Ogni volta le poesie di Paolo sono una sorpresa, un non so che di intrigante che induce a riflettere e a commentare. Questa volta l’occhio del Poeta si è fermato su qualcosa che per sua natura è impoetico, noioso, spersonalizzante: mettersi in coda dietro uno sportello. La faccenda di per sé sa di Uomo, ma se poi lo scopo di quella “fila” è la pensione, coi tempi che corrono, ritrovarsela in una poesia pungola il cuore del lettore, che scorge in questi versi senz’altro un po’ della sua vita, delle sue sofferenze.

La lirica in oggetto è un piluccare rapido di situazioni, colte qua e là come da una mano che ruba furtiva acini d’uva che si rivelano amari; una mano che, nel groviglio delle aspre situazioni della vita, tira a caso qualche filo cercando di dipanarlo. Quella, poi, che potrebbe essere la dura chiusa del brano Polvani la spiattella all’inizio con una metafora: la fila si allunga e l’ultimo arrivato è sempre più lontano dal primo, proprio come gli anni della nostra vita: più felici e vigorosi i primi, più stanchi e sfiduciati gli ultimi.

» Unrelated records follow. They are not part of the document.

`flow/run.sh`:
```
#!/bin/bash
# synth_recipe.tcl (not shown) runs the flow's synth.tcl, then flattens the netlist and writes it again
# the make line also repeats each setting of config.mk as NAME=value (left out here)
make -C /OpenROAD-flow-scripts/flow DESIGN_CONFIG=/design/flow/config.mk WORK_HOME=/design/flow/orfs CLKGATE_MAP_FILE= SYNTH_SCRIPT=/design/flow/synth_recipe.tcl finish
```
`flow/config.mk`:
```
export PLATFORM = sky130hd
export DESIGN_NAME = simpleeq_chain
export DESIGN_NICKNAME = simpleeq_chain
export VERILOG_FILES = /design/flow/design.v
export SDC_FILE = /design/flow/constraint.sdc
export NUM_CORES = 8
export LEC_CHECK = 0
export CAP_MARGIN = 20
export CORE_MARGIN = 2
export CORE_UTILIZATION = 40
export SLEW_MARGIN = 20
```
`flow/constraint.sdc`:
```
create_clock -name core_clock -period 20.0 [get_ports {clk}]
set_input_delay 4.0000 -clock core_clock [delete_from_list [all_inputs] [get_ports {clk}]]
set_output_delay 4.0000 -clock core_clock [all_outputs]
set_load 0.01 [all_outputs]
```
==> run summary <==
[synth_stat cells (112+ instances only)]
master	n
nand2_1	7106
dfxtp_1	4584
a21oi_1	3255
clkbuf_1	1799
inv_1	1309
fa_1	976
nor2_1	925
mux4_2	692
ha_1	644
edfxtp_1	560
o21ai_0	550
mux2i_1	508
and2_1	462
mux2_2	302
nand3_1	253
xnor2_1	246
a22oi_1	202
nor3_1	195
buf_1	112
Background: an optimization exercise with open tools, aiming at small area, a short achievable clock period and few clock cycles. Do not read the settings as production practice.
RTL that was checked went through simulation tests only; none was proved equivalent to the original.
Power is estimated from default activity; no workload was simulated.

== red ==
Design lenet_engine, start of the top module:
module lenet_engine (
    input  wire        clk,
    input  wire        rst,         
    input  wire        start,
    input  wire [3:0]  op,
    output wire        busy,
    output reg         done,
    output reg         act_re,
    output reg  [14:0] act_raddr,
    input  wire [15:0] act_rdata,
    output reg         act_we,
    output reg  [14:0] act_waddr,
    output wire [15:0] act_wdata,
    output reg         wt_re,
    output reg  [18:0] wt_raddr,
    input  wire [15:0] wt_rdata
);
Size: ~2300 cells after synthesis, about 260 flip-flops, roughly 110 I/O pins, roughly 20000 sq um of cells after synthesis.
clock: 10.0 ns
lec_check: 0
abc_clock_period_in_ps: 3000
cap_margin: 20
core_margin: 2
core_utilization: 40
setup_slack_margin: 5
slew_margin: 20
run.sh (not shown) runs the stock make flow with config.mk's settings and CLKGATE_MAP_FILE= SYNTH_SCRIPT=/design/flow/synth_recipe.tcl, a recipe that flattens the netlist after the stock synthesis.
red went all the way through synthesis, placement and routing and the layout is clean on timing, DRC and antenna.
Testbench counts of red, summed over its fixed seeds: cycles 7,426,332.
Changes in blue relative to red:
==> flow/flow/run.sh (new file) <==
#!/bin/bash
set -euo pipefail
bash standard.sh SETUP_SLACK_MARGIN=6.8 finish > flow_make.log 2>&1
==> flow/standard.sh (new file) <==
#!/bin/bash
# synth_recipe.tcl (not shown) runs the flow's synth.tcl, then flattens the netlist and writes it again
# the make line also repeats each setting of config.mk as NAME=value (left out here)
make -C /OpenROAD-flow-scripts/flow DESIGN_CONFIG=/design/flow/config.mk WORK_HOME=/design/flow/orfs CLKGATE_MAP_FILE= SYNTH_SCRIPT=/design/flow/synth_recipe.tcl "${@:-finish}"
diff --git a/flow/config.mk b/flow/config.mk
--- a/flow/config.mk
+++ b/flow/config.mk
@@ -12 +11,0 @@
-export SETUP_SLACK_MARGIN = 5
removed: flow/run.sh
Results
- Critical path depth, red and blue, higher one = red.
- Buffer share of cell area: blue vs red up 5.9 points
- red → blue: final critical delay including setup and external delays -0.61 ns; switching portion of total power -0.15 points; setup slack at placement +0.0038 ns; summed area of non-filler cells in the final layout +13%.


lenet_engine, a different RTL version from the one above (not shown whole).
Size in the first run: ~2,100 cells after synthesis, about 20,000 um^2 of cells after synthesis.
==> flow/config.mk <==
export PLATFORM = sky130hd
export DESIGN_NAME = lenet_engine
export DESIGN_NICKNAME = lenet_engine
export VERILOG_FILES = /design/flow/design.v
export SDC_FILE = /design/flow/constraint.sdc
export NUM_CORES = 4
export LEC_CHECK = 0
export ABC_CLOCK_PERIOD_IN_PS = 3000
export CAP_MARGIN = 0
export CORE_MARGIN = 2
export CORE_UTILIZATION = 40
export CTS_CLUSTER_DIAMETER = 100
export CTS_CLUSTER_SIZE = 24
export SLEW_MARGIN = 0
==> flow/constraint.sdc <==
create_clock -name core_clock -period 10.0 [get_ports {clk}]
set_input_delay 2.0000 -clock core_clock [delete_from_list [all_inputs] [get_ports {clk}]]
set_output_delay 2.0000 -clock core_clock [all_outputs]
set_load 0.01 [all_outputs]
standard.sh (not shown) runs the stock make flow with config.mk's settings and CLKGATE_MAP_FILE= SYNTH_SCRIPT=/design/flow/synth_recipe.tcl, a recipe that flattens the netlist after the stock synthesis.
==> flow/flow/run.sh <==
#!/bin/bash
set -euo pipefail
bash standard.sh SETUP_SLACK_MARGIN=6.8 finish > flow_make.log 2>&1
The starting point completed without violations.
Testbench counts at the start, summed over its fixed seeds: cycles 7,426,332.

Ed ecco la rapida descrizione, a campione, di chi sta in quella fila. Non sono individui, non ne scorgiamo i volti ma solo alcuni oggetti; una sola parte del corpo (le gengive), viva ma fattasi cosa per il suo indurimento. Non descrizioni fisiche ma situazioni, abbozzate in tutta fretta e roride di dolore: figlio morto, moglie demente. E accanto a queste dolorose situazioni ecco un inconveniente, un incidente che fa sorridere: i colombi “te la fanno in testa”. Qui si gioca tutta la cifra drammatica della lirica: Polvani abbassa di colpo, declassa, la tragicità dell’esistenza terrena portandola giù giù al livello di fastidioso incidente quotidiano. I livelli di sofferenza si fondono, dolore e semplice disappunto vengono proiettati sullo stesso piano e il secondo elemento attenua il primo. Anche ai desideri tocca la stessa sorte: mangiare il parmigiano o spassarsela con le ragazze attengono a due diverse categorie di bisogni umani, ma entrambi i desideri vengono di colpo frustrati e livellati dall’indigenza economica, che fa serrare la mano attorno al poco denaro messo in tasca.

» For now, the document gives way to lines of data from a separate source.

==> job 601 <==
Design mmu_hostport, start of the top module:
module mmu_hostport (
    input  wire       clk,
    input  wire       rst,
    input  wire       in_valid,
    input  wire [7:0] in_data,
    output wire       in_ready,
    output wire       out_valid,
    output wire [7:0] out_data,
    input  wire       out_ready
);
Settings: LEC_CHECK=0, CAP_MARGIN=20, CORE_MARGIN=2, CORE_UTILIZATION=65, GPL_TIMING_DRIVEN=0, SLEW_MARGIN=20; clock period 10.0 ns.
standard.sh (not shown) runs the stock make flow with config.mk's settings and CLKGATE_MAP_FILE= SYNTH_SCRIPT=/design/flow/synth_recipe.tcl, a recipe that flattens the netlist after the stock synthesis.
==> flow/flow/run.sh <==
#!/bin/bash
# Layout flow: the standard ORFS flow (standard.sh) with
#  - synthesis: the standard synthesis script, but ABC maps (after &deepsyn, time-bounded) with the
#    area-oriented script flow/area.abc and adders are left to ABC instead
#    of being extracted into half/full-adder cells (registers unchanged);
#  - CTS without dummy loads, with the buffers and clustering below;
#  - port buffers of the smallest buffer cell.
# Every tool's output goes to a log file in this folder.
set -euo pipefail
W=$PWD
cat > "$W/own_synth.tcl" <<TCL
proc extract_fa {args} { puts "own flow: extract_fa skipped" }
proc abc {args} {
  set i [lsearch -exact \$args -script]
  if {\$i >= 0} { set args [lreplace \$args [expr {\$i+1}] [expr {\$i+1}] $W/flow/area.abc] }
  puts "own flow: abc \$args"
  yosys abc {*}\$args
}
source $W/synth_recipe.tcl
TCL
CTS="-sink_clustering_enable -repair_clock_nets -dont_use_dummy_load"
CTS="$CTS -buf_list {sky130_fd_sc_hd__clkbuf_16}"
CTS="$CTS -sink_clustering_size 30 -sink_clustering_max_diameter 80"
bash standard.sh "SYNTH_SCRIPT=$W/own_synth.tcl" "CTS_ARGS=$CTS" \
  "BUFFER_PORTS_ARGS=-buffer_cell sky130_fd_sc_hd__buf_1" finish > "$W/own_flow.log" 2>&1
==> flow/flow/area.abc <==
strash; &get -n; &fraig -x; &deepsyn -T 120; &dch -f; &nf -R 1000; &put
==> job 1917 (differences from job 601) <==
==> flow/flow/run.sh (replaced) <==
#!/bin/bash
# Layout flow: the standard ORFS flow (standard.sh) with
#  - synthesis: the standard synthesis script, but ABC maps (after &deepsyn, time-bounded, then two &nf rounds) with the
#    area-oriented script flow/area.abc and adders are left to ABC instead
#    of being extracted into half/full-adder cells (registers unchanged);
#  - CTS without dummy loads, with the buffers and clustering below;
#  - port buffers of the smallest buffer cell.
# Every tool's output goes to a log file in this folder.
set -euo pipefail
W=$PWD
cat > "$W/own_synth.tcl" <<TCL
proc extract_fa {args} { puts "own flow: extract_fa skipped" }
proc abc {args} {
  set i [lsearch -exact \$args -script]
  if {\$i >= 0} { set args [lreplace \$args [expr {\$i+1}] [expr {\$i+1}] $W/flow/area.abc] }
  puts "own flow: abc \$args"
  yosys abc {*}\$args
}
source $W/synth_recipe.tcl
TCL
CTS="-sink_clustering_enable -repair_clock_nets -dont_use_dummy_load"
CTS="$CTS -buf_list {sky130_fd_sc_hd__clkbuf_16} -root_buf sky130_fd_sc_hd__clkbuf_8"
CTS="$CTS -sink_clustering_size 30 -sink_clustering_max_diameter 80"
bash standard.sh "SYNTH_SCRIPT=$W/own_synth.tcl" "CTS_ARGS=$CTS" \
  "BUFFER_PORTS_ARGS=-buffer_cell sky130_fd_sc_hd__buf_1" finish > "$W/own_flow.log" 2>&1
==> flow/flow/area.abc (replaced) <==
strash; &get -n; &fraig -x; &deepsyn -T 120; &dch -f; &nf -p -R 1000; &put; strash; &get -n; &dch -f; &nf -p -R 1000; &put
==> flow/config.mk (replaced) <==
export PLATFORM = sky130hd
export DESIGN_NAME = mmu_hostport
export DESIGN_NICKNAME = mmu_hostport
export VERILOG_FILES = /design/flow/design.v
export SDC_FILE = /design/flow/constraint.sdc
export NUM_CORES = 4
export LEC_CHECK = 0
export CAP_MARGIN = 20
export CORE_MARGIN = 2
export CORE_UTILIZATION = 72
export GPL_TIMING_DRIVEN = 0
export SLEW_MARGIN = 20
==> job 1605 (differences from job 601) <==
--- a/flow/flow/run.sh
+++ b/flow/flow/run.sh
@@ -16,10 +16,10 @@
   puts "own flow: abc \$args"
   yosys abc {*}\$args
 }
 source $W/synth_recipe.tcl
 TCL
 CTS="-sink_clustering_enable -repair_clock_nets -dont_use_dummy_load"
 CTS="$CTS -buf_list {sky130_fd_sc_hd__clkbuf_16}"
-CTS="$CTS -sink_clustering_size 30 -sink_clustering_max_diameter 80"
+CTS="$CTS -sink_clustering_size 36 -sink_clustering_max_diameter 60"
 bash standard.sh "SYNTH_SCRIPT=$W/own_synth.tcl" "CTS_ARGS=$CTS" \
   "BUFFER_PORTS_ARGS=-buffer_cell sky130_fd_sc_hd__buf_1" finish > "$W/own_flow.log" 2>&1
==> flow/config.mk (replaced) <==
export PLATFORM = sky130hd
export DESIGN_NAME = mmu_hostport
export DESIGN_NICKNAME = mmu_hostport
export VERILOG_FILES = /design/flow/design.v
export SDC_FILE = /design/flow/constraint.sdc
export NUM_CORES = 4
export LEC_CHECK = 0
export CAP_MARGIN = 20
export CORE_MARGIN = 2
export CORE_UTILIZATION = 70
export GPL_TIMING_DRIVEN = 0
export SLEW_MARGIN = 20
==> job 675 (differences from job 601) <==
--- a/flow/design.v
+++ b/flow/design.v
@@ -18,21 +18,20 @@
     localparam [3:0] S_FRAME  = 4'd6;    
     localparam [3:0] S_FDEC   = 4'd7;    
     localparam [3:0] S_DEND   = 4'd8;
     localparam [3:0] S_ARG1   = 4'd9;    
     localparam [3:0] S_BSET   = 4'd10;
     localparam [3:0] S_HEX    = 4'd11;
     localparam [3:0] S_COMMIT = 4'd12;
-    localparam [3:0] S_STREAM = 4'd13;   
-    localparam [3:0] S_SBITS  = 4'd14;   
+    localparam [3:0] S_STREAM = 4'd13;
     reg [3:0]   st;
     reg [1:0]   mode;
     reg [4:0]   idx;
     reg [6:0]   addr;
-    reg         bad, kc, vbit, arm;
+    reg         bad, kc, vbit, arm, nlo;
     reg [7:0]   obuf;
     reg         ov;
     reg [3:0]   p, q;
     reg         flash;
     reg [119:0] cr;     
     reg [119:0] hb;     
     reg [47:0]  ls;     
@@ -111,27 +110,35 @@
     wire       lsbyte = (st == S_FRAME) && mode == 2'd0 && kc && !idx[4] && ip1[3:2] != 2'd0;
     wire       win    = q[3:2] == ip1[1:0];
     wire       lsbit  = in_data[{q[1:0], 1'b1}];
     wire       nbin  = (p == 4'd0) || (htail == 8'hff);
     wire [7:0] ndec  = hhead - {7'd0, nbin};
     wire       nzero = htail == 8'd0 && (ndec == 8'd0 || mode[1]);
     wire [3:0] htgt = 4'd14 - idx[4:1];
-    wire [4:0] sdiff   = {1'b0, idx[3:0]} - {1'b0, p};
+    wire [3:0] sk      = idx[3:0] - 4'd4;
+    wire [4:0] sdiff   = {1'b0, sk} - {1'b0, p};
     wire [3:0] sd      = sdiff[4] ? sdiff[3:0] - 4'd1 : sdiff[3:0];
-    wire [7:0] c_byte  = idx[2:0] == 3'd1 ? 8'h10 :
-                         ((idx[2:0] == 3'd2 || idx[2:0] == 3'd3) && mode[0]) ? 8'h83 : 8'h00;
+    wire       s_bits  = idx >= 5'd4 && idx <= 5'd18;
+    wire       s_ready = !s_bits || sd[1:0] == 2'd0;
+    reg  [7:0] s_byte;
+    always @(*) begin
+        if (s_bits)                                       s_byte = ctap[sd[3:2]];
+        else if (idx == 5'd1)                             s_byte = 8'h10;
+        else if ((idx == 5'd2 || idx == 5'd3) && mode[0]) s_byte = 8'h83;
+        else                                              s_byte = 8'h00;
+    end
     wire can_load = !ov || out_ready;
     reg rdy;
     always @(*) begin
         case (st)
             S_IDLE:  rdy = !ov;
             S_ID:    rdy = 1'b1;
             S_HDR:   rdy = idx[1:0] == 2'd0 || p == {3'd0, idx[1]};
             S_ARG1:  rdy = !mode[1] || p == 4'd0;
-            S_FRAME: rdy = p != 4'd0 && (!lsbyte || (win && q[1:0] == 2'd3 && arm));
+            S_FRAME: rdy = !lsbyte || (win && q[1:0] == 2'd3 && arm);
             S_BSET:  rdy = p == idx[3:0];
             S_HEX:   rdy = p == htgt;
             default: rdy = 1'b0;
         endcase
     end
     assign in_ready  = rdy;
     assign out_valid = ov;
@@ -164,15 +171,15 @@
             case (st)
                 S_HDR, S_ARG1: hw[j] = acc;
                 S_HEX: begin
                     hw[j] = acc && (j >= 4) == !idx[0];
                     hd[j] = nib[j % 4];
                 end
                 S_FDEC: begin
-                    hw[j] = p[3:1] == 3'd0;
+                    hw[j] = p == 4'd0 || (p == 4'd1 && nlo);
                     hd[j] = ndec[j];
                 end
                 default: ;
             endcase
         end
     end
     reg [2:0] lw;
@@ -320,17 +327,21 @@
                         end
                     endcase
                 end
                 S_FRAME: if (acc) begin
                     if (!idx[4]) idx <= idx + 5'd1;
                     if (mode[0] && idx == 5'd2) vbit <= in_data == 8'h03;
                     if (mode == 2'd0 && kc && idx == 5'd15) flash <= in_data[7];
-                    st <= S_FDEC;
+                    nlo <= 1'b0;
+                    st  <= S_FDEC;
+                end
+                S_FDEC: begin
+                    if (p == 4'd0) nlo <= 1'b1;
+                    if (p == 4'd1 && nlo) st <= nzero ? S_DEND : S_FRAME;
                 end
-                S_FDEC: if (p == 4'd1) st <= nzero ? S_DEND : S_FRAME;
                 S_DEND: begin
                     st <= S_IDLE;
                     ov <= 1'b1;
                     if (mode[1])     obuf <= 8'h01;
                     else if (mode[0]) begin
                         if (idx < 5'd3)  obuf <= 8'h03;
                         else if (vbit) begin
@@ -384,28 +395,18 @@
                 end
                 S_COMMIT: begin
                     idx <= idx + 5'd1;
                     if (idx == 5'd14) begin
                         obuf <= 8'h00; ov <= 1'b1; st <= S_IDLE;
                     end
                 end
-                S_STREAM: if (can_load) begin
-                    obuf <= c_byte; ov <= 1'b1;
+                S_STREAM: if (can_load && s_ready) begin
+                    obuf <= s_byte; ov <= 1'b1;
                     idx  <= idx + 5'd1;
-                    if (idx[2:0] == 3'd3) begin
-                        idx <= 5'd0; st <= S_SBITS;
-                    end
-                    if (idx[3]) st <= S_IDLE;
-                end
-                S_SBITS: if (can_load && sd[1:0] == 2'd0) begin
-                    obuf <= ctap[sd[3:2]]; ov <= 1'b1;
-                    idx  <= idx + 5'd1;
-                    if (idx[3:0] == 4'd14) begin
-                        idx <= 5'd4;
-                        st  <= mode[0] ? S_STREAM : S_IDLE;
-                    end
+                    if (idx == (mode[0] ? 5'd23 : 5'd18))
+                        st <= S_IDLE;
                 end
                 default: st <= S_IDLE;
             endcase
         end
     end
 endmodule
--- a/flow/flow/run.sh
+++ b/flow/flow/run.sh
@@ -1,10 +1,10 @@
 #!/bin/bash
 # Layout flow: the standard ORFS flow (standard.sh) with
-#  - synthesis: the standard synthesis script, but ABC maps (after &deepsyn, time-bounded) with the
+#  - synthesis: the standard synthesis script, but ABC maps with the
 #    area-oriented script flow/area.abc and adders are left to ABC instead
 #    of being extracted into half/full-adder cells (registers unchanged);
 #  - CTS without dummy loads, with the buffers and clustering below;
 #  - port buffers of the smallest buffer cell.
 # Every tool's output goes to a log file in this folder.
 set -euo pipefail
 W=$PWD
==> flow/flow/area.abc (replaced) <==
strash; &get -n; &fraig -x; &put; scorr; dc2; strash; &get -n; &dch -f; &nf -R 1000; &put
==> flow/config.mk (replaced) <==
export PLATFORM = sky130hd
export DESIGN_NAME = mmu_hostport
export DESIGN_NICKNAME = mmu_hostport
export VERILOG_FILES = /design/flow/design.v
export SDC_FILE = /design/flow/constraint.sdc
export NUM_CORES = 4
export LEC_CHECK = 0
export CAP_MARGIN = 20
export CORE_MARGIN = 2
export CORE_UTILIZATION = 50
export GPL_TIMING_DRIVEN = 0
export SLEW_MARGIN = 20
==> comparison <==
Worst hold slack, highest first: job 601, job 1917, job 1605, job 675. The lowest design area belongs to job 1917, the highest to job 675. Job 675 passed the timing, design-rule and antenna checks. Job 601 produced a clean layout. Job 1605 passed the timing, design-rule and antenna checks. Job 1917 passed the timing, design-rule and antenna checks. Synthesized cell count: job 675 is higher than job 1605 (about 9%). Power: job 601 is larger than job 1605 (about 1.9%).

Qualcuno sorride a fatica, ma nessuno appare triste: stando in coda dietro uno sportello si vive l’attimo, si mettono in pausa mente e cuore, si volge altrove l’attenzione; deverto si direbbe in latino.

Nella fila ci si trastulla come uno scolaro sguazzando nella propria giacca più larga del dovuto. Sottile qui il passaggio da questa similitudine allo squallore dell’abito del matrimonio che appare “spaiato”, come a voler ricordare al lettore che ciò che in passato abbiamo unito ora non lo è più, ciò che prima ci rendeva orgogliosamente belli adesso ci copre e basta; l’usura del tempo non è la stessa, né per le cose, né per le persone: segue ritmi diversi. I due pezzi di un abito, giacca e pantaloni, rappresentano la contingenza dell’esistenza terrena, la casualità di cose che si appaiano solo per un po’; rappresentano altresì il vano tentativo dell’uomo di accoppiarsi, di fondersi con l’altro, di collaborare, di interagire, nel lavoro, nell’amore, nel gioco. Persone e cose incrociano qualcuno o qualcosa e poi se ne distaccano, via per il proprio destino. E il distacco è lutto, è perdita.

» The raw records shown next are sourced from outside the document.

This design comes from an exercise in tuning for small area, a short achievable clock period and few clock cycles on the open sky130 flow, not from production work.
Power figures rest on the tool's default switching activity, not on a simulated workload.

the baseline:
Design hexcrc, start of the top module:
module hexcrc (
    input  wire        clk,
    input  wire        rst,           
    input  wire        start,         
    input  wire [31:0] start_addr,
    input  wire [31:0] end_addr,
    output reg         busy,
    input  wire        in_valid,
    input  wire [7:0]  in_data,
    input  wire        in_end,        
    output wire        in_ready,
    output reg         done,          
    output wire [1:0]  status,        
    output wire [3:0]  err_code,      
    output wire [15:0] crc            
);
export LEC_CHECK = 0
export CAP_MARGIN = 20
export CORE_MARGIN = 2
export CORE_UTILIZATION = 50
export PLACE_DENSITY = 0.65
export SETUP_SLACK_MARGIN = 3.5
export SLEW_MARGIN = 20
create_clock -name core_clock -period 7.0 [get_ports {clk}]
standard.sh (not shown) runs the stock make flow with config.mk's settings and CLKGATE_MAP_FILE= SYNTH_SCRIPT=/design/flow/synth_recipe.tcl, a recipe that flattens the netlist after the stock synthesis.
==> flow/flow/run.sh <==
#!/bin/bash
# Standard layout (the standard.sh: standard synthesis, floorplan, place,
# CTS, route, finish), except that the port buffers are buf_1 cells instead of
# the delay cells buffer_ports picks by default.  Every port still gets its
# own buffer.  make's full output goes to standard.log in the work folder;
# ORFS keeps each step's log under orfs/logs/.
set -euo pipefail
export BUFFER_PORTS_ARGS="-buffer_cell sky130_fd_sc_hd__buf_1"
bash standard.sh > standard.log 2>&1
The baseline has completed all stages; timing, DRC and antenna checks passed.
diff inputs: the baseline => the candidate
diff --git a/flow/design.v b/flow/design.v
--- a/flow/design.v
+++ b/flow/design.v
@@ -42,12 +42,13 @@
         end
     endfunction
     reg        p_idle;
     reg        p_init;          
     reg        p_run;           
     reg        p_gap;           
+    reg        p_t0;            
     reg        p_t1;            
     reg        p_tail;          
     reg        rdy;
     reg        dv;              
     reg [31:0] win_start, win_end;
     reg [15:0] acc;             
@@ -74,12 +75,17 @@
     reg [7:0]  sum;
     reg [2:0]  field;
     reg [7:0]  nb;              
     reg        n_is2;
     reg        t_data, t_eof, t_ela, t_bad;
     reg        first_db;        
+    reg        blw;             
+    reg        gapped;          
+    reg        c_lo_q;          
+    reg        big_q;           
+    reg        lonz_q;          
     reg        stop_pend;       
     reg        refuse_pend;     
     assign in_ready = rdy;
     assign status   = {refused, failed};
     assign err_code = fail_code;
     assign crc      = acc;
@@ -90,17 +96,19 @@
     wire       nib      = (lkind == L_RECORD) && d_nc;
     wire       db       = nib && (field == F_DATA) && t_data && !drain;
     wire       gap_go   = consume && db && !par && first_db && cursor_set &&
                           !lt_start_q && !ge_end_q && gt_cur_q;
     wire       emit     = db && par;
     wire [32:0] addr_inc = addr + 33'd1;
-    wire [33:0] d_cur1   = {1'b0, addr} + {2'b11, ~cursor};        
+    wire [17:0] d_lo     = {1'b0, addr[16:0]} + {1'b0, ~cursor[16:0]};
+    wire [16:0] d_hi     = {1'b0, addr[32:17]} + {2'b11, ~cursor[31:17]} + {16'd0, c_lo_q};
+    wire [33:0] d_cur1   = {d_hi, d_lo[16:0]};
     wire [31-LK:0] f_hi = cursor[31:LK];
     wire [LK-1:0]  f_lo = cursor[LK-1:0];
-    wire           f_hi_nz = |f_hi;
-    wire           f_lo_nz = |f_lo;
+    wire           f_hi_nz = big_q;
+    wire           f_lo_nz = lonz_q;
     wire           filling = p_gap || p_tail;
     wire           f_end   = !f_hi_nz && !f_lo_nz;
     wire           finish  = p_tail && (tail_skip || f_end);
     wire [15:0] step1 = crc_step(filling ? 8'hFF : cur_byte, acc);
     wire [15:0] ffk;
     assign ffk[0] = acc[0] ^ acc[1] ^ acc[6] ^ acc[7] ^ acc[10] ^ acc[12] ^ acc[13] ^ acc[14];
@@ -146,12 +154,13 @@
     always @(posedge clk) begin
         if (rst) begin
             p_idle <= 1'b1;
             p_init <= 1'b0;
             p_run  <= 1'b0;
             p_gap  <= 1'b0;
+            p_t0   <= 1'b0;
             p_t1   <= 1'b0;
             p_tail <= 1'b0;
             busy  <= 1'b0;
             done  <= 1'b0;
             rdy   <= 1'b0;
             dv    <= 1'b0;
@@ -172,23 +181,27 @@
             if (p_init) begin
                 p_init <= 1'b0;
                 p_run  <= 1'b1;
             end
             if (consume && d_end) begin
                 p_run <= 1'b0;
-                p_t1  <= 1'b1;
+                p_t0  <= 1'b1;
             end else if (gap_go) begin
                 p_run <= 1'b0;
                 p_gap <= 1'b1;
                 rdy   <= 1'b0;
             end
             if (p_gap && f_end) begin
                 p_gap <= 1'b0;
                 p_run <= 1'b1;
                 rdy   <= !(dv && d_end);
             end
+            if (p_t0) begin
+                p_t0   <= 1'b0;
+                p_t1   <= 1'b1;
+            end
             if (p_t1) begin
                 p_t1   <= 1'b0;
                 p_tail <= 1'b1;
             end
             if (finish) begin
                 p_tail <= 1'b0;
@@ -213,12 +226,13 @@
             d_colon <= (in_data == ":");
             d_hash  <= (in_data == "#");
         end
         lt_start_q <= addr < {1'b0, win_start};
         ge_end_q   <= !(addr < {1'b0, win_end});
         lt_cur_q   <= d_cur1[33] && (addr != {1'b0, cursor});
+        c_lo_q     <= d_lo[17];
         gt_cur_q   <= !d_cur1[33];
     end
     always @(posedge clk) begin
         if (p_idle) begin
             win_start <= start_addr;
             win_end   <= end_addr;
@@ -309,12 +323,13 @@
                                 F_TYPE: begin
                                     t_data   <= (cur_byte == 8'h00);
                                     t_eof    <= (cur_byte == 8'h01);
                                     t_ela    <= (cur_byte == 8'h04);
                                     t_bad    <= (cur_byte > 8'h05);
                                     first_db <= 1'b1;
+                                    blw      <= 1'b0;
                                     field    <= (nb == 8'd0) ? F_CK : F_DATA;
                                 end
                                 F_DATA: begin
                                     nb       <= nb - 8'd1;
                                     first_db <= 1'b0;
                                     if (nb == 8'd1) field <= F_CK;
@@ -326,19 +341,24 @@
                                 default: field <= F_DONE;    
                             endcase
                         end
                     end
                     if (gap_go) begin
                         cursor <= d_cur1[31:0];
+                        big_q  <= |d_cur1[31:LK];
+                        lonz_q <= |d_cur1[LK-1:0];
+                        gapped <= 1'b1;
                     end
                     if (emit) begin
+                        gapped <= 1'b0;
+                        blw    <= lt_start_q;
                         if (lt_start_q) begin
                             addr <= addr_inc;
                         end else if (ge_end_q) begin
                             stop_pend <= 1'b1;
-                        end else if (cursor_set && lt_cur_q) begin
+                        end else if (cursor_set && !gapped && (first_db ? lt_cur_q : blw)) begin
                             refuse_pend <= 1'b1;
                         end else begin
                             acc        <= step1;
                             cursor     <= addr_inc[31:0];
                             cursor_set <= 1'b1;
                             addr       <= addr_inc;
@@ -346,20 +366,26 @@
                     end
                 end
             end
         if (p_t1) begin
                 tail_skip <= failed || refused || d_cur1[33];
                 cursor    <= d_cur1[31:0];
+                big_q     <= |d_cur1[31:LK];
+                lonz_q    <= |d_cur1[LK-1:0];
         end
         if (p_gap || (p_tail && !tail_skip)) begin
                 begin
                     if (f_hi_nz) begin
                         acc           <= ffk;
                         cursor[31:LK] <= f_hi - 1'b1;
+                        big_q         <= |f_hi[31-LK:1];
                     end else begin
                         acc <= step1;
-                        if (f_lo_nz) cursor[LK-1:0] <= f_lo - 1'b1;
+                        if (f_lo_nz) begin
+                            cursor[LK-1:0] <= f_lo - 1'b1;
+                            lonz_q         <= |f_lo[LK-1:1];
+                        end
                     end
                 end
         end
     end
 endmodule
--- outcome ---
- Looking at the reports, the candidate completed the entire flow and the layout it produced met the timing, design-rule and antenna checks.
- NOTE: ratio of final minimum period to clock period in the candidate exceeds that of the baseline
- Post-synthesis area per instance, the candidate and the baseline: lower on the baseline
- Per the comparison of the candidate with the baseline, synthesized cell count went down; placer's final routability congestion estimate went down; floorplan die height did not really move; power attributed to sequential cells did not really move; worst setup slack went down.
- Summary of the candidate over the baseline: post-route clock skew ~0 delta; fraction of synthesized cell area in xor and xnor cells ~0 delta; post-layout instance area -about 0.5%.
No functional check of the RTL was part of any run of this note.

==> re-timing with driven ports <==
How much do the figures lean on ideal ports? The routed layouts below were timed once more, with nothing changed but the port constraints.
Step 1 sets driving cells, clkbuf_16 on the clock port and buf_2 on the other inputs (assumed; they add their load-dependent delay and slew).
Step 2, shift: input delay + t, output delay - t, t = (earliest + latest rising clock arrival at the registers) / 2. This alone moves slack from input paths to output paths.
a / b / c = ideal ports / drivers / drivers and shift; a / b = the first two.
run | t (ns) | setup WS [ns] | pins driven straight from the clock port
the baseline | 0.620 | 3.632 / 3.632 / 3.632 | 1
the candidate | 0.612 | 3.506 / 3.506 / 3.506 | 1
After both steps setup and hold are still met in every run listed.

Anche gli oggetti presenti nella lirica non sono descritti e appartengono a categorie diverse, protesi, capi d’abbigliamento o una loro parte (tasca), soldi, impalcature, cibo, animali, ecc. È un disordine lessicale e concettuale che trasmette il senso della precarietà della vita e della contingenza di cui si è detto; la fila stessa, anche la fila più ordinata, diventa l’esposizione itinerante, cioè la mostra in cammino, dell’incredibile varietà dell’essere e dell’esistere.